*Prompt*. Repeat only the lines below from the one containing "kind,cells,cell delay (ns)" through the one containing "96 | 3.129 |", inclusive, exactly as written.
▽
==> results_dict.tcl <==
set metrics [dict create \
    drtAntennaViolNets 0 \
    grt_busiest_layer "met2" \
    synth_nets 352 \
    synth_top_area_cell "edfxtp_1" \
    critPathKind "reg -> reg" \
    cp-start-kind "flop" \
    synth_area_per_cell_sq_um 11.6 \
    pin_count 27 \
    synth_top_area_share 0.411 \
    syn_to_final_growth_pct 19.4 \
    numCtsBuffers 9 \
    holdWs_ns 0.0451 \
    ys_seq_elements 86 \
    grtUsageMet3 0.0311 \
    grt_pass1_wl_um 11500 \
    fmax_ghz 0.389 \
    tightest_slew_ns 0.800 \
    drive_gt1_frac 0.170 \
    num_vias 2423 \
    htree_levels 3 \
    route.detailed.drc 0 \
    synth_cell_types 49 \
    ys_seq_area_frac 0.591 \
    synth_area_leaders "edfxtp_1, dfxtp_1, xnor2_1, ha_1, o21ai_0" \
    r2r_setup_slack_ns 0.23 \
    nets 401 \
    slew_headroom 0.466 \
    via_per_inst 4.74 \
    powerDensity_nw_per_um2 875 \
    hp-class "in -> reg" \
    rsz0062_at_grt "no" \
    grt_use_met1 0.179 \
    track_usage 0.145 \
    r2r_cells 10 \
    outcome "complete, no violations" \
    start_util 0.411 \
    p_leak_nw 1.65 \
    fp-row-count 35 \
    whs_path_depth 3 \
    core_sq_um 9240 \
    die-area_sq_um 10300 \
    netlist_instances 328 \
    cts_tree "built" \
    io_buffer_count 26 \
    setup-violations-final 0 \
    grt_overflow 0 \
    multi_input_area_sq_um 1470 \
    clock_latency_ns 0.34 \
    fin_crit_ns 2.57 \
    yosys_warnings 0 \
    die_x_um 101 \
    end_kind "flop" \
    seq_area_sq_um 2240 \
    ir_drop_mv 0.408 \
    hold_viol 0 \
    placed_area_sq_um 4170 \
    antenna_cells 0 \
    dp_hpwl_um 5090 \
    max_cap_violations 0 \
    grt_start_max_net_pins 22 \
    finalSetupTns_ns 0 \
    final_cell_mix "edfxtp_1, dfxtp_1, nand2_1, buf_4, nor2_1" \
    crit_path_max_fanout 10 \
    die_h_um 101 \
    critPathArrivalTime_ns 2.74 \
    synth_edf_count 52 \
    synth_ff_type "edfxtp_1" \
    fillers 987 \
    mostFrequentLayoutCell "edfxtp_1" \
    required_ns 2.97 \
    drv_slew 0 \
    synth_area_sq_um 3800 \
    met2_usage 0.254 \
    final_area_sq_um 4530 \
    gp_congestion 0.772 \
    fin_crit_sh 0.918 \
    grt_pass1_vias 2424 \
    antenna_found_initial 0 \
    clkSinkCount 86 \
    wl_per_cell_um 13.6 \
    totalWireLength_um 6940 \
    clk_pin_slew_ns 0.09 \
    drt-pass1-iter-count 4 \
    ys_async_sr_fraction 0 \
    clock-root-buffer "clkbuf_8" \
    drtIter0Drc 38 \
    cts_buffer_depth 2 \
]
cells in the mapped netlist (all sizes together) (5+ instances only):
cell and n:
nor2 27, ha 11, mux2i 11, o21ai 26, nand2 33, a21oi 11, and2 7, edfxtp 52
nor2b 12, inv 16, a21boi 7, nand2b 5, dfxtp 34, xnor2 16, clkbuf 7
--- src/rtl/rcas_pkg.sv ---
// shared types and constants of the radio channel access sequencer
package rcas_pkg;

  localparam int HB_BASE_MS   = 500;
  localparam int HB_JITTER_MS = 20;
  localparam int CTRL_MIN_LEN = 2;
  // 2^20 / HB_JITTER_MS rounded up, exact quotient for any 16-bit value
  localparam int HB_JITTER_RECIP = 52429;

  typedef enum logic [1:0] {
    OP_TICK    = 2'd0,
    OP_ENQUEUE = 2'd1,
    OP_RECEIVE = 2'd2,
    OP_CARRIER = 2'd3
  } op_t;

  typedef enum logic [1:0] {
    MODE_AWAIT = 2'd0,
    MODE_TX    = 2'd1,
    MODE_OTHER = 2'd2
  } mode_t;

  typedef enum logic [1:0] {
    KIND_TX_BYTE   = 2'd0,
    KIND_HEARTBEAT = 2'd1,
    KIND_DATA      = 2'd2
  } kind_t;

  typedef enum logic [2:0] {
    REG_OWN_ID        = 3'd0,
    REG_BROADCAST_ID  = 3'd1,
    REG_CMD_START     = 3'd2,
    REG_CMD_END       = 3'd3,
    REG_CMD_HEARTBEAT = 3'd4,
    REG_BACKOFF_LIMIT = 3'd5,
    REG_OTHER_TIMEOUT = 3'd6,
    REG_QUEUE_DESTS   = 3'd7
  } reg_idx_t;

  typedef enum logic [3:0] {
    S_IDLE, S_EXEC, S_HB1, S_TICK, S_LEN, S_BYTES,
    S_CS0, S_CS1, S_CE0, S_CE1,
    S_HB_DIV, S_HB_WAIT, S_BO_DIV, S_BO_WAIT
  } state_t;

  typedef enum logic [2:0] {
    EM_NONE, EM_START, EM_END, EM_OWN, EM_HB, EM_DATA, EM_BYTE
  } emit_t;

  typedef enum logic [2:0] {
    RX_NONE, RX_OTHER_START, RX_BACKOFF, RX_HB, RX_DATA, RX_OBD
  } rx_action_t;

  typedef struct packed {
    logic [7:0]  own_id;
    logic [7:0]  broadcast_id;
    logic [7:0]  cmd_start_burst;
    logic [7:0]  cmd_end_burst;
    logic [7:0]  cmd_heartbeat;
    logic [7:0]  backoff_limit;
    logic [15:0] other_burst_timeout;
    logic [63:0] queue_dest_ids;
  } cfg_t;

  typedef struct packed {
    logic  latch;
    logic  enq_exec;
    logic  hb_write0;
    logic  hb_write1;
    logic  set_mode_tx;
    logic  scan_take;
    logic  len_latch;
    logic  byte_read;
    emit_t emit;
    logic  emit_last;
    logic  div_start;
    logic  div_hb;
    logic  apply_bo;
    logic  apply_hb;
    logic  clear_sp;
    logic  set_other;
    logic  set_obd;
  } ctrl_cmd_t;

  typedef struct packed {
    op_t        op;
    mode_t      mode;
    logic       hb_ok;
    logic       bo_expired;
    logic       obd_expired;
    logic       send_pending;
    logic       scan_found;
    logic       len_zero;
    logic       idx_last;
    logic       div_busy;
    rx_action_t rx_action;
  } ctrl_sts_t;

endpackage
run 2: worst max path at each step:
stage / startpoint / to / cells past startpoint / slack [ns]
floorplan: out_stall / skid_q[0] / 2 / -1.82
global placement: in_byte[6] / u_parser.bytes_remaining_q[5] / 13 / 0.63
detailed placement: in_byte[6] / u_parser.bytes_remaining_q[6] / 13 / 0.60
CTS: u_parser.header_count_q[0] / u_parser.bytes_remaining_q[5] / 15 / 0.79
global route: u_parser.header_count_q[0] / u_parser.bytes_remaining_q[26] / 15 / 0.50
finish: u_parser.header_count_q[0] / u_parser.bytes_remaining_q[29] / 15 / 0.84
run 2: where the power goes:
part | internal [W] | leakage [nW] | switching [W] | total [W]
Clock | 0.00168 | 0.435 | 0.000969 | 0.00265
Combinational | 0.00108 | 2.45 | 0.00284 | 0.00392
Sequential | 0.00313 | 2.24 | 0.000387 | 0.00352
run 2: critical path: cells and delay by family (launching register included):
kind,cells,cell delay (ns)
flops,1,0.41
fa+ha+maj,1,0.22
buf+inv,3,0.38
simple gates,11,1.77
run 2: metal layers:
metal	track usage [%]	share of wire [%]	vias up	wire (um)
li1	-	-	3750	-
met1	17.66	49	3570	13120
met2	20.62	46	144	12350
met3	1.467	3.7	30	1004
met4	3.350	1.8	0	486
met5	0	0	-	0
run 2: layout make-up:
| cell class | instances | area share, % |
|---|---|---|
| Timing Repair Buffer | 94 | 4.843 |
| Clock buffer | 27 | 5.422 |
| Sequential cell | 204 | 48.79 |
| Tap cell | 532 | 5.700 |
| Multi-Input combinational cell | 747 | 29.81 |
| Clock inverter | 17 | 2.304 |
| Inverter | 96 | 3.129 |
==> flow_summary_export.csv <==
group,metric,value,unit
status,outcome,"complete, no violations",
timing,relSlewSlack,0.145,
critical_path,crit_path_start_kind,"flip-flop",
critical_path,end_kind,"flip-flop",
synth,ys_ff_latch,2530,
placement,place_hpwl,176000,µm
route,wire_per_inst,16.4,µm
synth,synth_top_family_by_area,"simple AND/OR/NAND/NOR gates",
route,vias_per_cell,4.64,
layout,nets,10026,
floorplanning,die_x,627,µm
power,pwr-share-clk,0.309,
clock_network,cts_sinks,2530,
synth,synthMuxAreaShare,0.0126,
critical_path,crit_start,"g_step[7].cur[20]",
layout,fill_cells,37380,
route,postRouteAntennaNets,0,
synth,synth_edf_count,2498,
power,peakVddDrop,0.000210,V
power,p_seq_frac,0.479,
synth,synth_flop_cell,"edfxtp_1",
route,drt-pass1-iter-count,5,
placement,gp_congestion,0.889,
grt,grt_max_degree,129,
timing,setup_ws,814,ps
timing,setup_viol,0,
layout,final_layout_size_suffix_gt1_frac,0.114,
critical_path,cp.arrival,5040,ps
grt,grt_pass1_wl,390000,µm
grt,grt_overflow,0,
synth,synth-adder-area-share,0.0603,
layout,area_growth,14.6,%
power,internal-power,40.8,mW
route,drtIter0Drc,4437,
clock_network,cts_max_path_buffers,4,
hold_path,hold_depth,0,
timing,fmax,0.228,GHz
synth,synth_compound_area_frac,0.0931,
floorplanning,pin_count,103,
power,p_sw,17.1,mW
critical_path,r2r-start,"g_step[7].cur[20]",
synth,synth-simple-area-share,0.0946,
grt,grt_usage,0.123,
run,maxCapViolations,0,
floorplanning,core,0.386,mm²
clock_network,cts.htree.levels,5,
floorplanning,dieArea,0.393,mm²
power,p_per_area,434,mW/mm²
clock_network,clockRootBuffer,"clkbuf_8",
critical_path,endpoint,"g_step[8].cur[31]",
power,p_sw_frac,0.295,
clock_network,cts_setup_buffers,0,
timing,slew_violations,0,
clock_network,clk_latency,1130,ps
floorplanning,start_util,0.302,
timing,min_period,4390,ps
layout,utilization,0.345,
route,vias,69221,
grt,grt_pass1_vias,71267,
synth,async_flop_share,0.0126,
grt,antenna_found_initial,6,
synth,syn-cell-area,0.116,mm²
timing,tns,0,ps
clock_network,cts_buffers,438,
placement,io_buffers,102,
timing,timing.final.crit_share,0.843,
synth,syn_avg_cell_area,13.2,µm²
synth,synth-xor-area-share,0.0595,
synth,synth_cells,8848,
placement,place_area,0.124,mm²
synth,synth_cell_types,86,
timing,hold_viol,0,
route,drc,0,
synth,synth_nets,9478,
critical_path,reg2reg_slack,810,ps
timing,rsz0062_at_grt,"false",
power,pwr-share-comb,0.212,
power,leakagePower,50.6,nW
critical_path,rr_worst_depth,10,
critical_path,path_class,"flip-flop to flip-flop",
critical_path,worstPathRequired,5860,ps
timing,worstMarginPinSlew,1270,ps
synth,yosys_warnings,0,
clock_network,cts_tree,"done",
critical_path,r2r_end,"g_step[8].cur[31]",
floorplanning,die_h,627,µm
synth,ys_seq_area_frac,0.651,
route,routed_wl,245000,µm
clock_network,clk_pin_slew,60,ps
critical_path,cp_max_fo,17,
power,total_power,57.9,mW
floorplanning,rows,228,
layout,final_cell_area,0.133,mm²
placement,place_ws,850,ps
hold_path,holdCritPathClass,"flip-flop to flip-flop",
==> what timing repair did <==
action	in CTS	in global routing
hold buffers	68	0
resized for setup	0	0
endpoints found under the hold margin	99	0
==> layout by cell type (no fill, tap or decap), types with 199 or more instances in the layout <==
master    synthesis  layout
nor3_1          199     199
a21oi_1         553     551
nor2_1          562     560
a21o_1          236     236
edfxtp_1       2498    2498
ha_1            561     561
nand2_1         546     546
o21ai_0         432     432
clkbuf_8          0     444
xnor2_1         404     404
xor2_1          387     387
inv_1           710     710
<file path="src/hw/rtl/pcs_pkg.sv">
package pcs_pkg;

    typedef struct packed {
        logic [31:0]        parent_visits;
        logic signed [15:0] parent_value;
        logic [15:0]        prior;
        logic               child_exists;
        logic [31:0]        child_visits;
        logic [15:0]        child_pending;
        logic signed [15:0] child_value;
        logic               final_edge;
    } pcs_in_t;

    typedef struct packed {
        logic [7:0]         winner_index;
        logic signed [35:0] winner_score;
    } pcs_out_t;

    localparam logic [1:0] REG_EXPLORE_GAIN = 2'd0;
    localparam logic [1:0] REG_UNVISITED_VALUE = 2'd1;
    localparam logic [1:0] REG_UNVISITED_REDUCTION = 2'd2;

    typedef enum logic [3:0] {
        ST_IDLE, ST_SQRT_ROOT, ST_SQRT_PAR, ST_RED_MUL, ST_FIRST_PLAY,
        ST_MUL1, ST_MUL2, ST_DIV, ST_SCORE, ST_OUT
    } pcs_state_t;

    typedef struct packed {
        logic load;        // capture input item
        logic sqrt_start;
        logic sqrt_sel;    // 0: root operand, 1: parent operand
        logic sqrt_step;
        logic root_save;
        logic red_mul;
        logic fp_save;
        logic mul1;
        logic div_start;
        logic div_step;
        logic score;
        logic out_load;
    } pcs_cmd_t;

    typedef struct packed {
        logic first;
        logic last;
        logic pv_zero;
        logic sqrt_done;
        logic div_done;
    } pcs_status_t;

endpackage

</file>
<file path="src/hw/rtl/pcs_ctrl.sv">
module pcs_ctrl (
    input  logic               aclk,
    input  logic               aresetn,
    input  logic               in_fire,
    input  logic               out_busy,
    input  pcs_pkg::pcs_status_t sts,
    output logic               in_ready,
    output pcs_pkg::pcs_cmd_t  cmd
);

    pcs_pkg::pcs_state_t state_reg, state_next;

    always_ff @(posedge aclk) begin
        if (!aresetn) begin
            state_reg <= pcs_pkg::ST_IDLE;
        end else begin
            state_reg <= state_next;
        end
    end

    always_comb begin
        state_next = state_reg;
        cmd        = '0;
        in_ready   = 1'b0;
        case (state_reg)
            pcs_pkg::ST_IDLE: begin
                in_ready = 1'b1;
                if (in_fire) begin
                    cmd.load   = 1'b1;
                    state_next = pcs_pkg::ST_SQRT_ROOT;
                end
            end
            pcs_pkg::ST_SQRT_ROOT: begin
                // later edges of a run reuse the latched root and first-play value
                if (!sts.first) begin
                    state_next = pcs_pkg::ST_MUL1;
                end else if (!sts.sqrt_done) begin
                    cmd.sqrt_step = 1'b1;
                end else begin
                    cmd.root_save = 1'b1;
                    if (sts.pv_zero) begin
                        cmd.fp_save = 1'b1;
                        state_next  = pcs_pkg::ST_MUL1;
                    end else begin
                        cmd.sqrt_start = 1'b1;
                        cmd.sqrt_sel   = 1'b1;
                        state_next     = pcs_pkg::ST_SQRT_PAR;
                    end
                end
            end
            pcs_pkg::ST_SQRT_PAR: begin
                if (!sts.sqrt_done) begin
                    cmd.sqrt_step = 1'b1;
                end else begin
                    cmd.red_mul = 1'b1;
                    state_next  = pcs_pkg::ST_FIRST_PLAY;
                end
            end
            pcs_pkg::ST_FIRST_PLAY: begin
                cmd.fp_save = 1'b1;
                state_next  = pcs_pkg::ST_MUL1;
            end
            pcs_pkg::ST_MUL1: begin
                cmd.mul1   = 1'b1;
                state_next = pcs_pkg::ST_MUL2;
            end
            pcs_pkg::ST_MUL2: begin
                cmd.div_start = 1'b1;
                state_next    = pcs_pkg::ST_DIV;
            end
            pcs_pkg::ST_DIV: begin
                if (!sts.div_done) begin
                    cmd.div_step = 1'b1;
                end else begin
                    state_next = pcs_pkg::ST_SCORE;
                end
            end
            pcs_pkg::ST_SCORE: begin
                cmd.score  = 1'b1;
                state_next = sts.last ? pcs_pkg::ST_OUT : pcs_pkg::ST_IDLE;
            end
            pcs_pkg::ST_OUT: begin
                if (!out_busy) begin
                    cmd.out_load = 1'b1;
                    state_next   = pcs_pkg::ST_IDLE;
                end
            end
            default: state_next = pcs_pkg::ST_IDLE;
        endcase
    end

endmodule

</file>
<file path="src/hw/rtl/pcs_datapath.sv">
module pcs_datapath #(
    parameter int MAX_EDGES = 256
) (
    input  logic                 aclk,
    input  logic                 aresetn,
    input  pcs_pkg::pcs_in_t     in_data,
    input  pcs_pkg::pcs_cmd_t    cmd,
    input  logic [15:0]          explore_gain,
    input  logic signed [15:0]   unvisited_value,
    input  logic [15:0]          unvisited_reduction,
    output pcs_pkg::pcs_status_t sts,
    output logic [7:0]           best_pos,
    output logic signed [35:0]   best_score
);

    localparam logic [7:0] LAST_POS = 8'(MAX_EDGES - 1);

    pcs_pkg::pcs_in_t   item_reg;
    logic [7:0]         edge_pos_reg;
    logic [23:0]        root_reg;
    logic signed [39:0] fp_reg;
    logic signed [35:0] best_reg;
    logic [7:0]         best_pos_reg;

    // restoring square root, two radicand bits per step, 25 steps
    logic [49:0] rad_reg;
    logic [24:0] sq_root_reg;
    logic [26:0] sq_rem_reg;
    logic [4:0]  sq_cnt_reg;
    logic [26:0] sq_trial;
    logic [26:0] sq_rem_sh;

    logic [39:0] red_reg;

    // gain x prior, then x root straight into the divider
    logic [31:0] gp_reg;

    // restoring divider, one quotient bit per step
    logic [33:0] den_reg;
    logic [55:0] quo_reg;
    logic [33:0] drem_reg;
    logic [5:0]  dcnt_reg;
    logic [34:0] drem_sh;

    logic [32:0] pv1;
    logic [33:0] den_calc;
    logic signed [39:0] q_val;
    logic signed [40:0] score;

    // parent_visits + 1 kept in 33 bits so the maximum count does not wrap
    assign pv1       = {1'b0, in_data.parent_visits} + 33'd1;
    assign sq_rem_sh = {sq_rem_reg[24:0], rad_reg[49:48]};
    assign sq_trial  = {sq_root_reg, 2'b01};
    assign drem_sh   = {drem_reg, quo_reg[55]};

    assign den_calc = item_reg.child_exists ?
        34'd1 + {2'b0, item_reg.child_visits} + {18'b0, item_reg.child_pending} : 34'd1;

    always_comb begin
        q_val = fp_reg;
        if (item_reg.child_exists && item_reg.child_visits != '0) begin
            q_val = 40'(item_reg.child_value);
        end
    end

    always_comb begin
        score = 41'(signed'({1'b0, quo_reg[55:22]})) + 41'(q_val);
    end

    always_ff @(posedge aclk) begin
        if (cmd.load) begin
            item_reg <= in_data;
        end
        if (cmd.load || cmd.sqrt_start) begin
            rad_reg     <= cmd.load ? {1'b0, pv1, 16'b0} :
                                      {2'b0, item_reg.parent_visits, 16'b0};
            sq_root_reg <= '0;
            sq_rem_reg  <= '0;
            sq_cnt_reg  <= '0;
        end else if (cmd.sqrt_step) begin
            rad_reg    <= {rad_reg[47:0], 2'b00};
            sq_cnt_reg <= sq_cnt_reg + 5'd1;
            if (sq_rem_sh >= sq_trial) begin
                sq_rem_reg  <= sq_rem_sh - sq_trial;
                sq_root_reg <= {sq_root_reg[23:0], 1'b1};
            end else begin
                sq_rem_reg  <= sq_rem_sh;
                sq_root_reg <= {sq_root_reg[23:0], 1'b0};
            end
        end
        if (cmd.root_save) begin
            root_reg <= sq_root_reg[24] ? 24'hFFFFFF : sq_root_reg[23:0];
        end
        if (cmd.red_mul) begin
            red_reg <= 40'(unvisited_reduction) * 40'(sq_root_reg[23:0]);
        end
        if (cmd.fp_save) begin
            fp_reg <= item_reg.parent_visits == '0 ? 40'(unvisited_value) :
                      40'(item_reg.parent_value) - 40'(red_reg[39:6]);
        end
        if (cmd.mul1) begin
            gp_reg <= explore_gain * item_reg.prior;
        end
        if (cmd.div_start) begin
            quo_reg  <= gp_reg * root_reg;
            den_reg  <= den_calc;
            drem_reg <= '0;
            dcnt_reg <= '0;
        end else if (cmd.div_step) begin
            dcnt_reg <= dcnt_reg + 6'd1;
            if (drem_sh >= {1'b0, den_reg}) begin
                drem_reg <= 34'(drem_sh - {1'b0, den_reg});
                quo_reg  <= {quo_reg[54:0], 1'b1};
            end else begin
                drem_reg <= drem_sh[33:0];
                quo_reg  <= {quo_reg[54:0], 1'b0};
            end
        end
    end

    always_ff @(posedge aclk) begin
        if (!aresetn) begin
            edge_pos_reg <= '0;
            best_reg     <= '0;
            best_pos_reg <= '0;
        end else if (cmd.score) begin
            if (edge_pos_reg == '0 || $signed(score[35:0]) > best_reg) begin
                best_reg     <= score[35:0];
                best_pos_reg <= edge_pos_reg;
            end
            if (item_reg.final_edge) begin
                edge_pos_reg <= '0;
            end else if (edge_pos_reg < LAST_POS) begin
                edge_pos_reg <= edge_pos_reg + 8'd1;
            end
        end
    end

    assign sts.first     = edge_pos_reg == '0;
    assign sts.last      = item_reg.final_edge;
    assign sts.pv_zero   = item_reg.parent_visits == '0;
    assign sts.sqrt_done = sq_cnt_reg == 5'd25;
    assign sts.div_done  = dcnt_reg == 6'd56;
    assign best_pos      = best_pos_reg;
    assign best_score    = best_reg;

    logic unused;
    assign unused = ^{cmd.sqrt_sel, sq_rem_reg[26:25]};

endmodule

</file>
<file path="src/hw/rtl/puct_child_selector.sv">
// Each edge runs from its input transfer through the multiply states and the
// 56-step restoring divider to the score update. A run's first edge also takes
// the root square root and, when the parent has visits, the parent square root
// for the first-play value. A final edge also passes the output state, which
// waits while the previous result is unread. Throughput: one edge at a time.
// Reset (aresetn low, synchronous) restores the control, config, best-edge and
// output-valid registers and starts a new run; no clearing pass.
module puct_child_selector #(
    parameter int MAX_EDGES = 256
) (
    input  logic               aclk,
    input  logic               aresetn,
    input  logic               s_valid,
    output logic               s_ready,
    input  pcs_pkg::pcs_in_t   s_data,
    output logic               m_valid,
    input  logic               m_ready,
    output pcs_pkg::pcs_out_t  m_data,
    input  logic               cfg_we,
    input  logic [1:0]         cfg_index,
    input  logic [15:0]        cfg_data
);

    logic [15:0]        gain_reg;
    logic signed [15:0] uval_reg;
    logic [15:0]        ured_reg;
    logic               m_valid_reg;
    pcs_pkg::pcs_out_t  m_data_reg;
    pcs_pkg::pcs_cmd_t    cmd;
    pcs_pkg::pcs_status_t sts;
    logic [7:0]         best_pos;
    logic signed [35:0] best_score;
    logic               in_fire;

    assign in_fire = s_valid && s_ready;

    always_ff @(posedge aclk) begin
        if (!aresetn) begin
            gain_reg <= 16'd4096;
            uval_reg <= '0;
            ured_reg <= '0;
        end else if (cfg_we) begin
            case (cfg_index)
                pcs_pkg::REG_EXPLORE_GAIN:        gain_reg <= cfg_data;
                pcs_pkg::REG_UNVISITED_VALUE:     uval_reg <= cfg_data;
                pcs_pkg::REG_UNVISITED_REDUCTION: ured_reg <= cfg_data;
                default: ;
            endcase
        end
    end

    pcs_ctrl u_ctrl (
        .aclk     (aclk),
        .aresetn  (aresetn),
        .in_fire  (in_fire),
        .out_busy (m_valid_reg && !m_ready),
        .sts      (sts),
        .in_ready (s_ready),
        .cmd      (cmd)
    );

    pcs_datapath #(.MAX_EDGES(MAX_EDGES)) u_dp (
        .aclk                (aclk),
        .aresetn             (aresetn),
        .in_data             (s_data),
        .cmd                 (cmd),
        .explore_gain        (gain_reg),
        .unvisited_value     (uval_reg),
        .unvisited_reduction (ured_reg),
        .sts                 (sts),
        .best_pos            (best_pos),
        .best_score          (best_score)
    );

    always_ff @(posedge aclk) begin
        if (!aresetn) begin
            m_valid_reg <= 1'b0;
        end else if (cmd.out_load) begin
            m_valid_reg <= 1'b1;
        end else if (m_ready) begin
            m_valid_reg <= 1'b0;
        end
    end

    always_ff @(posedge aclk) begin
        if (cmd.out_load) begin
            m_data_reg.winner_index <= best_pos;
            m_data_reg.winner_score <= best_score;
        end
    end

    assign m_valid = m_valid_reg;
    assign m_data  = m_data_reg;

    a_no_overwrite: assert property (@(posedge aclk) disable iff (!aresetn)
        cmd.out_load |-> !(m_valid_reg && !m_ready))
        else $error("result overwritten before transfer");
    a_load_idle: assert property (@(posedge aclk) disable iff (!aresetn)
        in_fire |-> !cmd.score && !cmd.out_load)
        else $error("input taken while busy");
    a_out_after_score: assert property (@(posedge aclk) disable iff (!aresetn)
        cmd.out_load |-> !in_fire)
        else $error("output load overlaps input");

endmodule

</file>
△
*Expected answer*.
kind,cells,cell delay (ns)
flops,1,0.41
fa+ha+maj,1,0.22
buf+inv,3,0.38
simple gates,11,1.77
run 2: metal layers:
metal	track usage [%]	share of wire [%]	vias up	wire (um)
li1	-	-	3750	-
met1	17.66	49	3570	13120
met2	20.62	46	144	12350
met3	1.467	3.7	30	1004
met4	3.350	1.8	0	486
met5	0	0	-	0
run 2: layout make-up:
| cell class | instances | area share, % |
|---|---|---|
| Timing Repair Buffer | 94 | 4.843 |
| Clock buffer | 27 | 5.422 |
| Sequential cell | 204 | 48.79 |
| Tap cell | 532 | 5.700 |
| Multi-Input combinational cell | 747 | 29.81 |
| Clock inverter | 17 | 2.304 |
| Inverter | 96 | 3.129 |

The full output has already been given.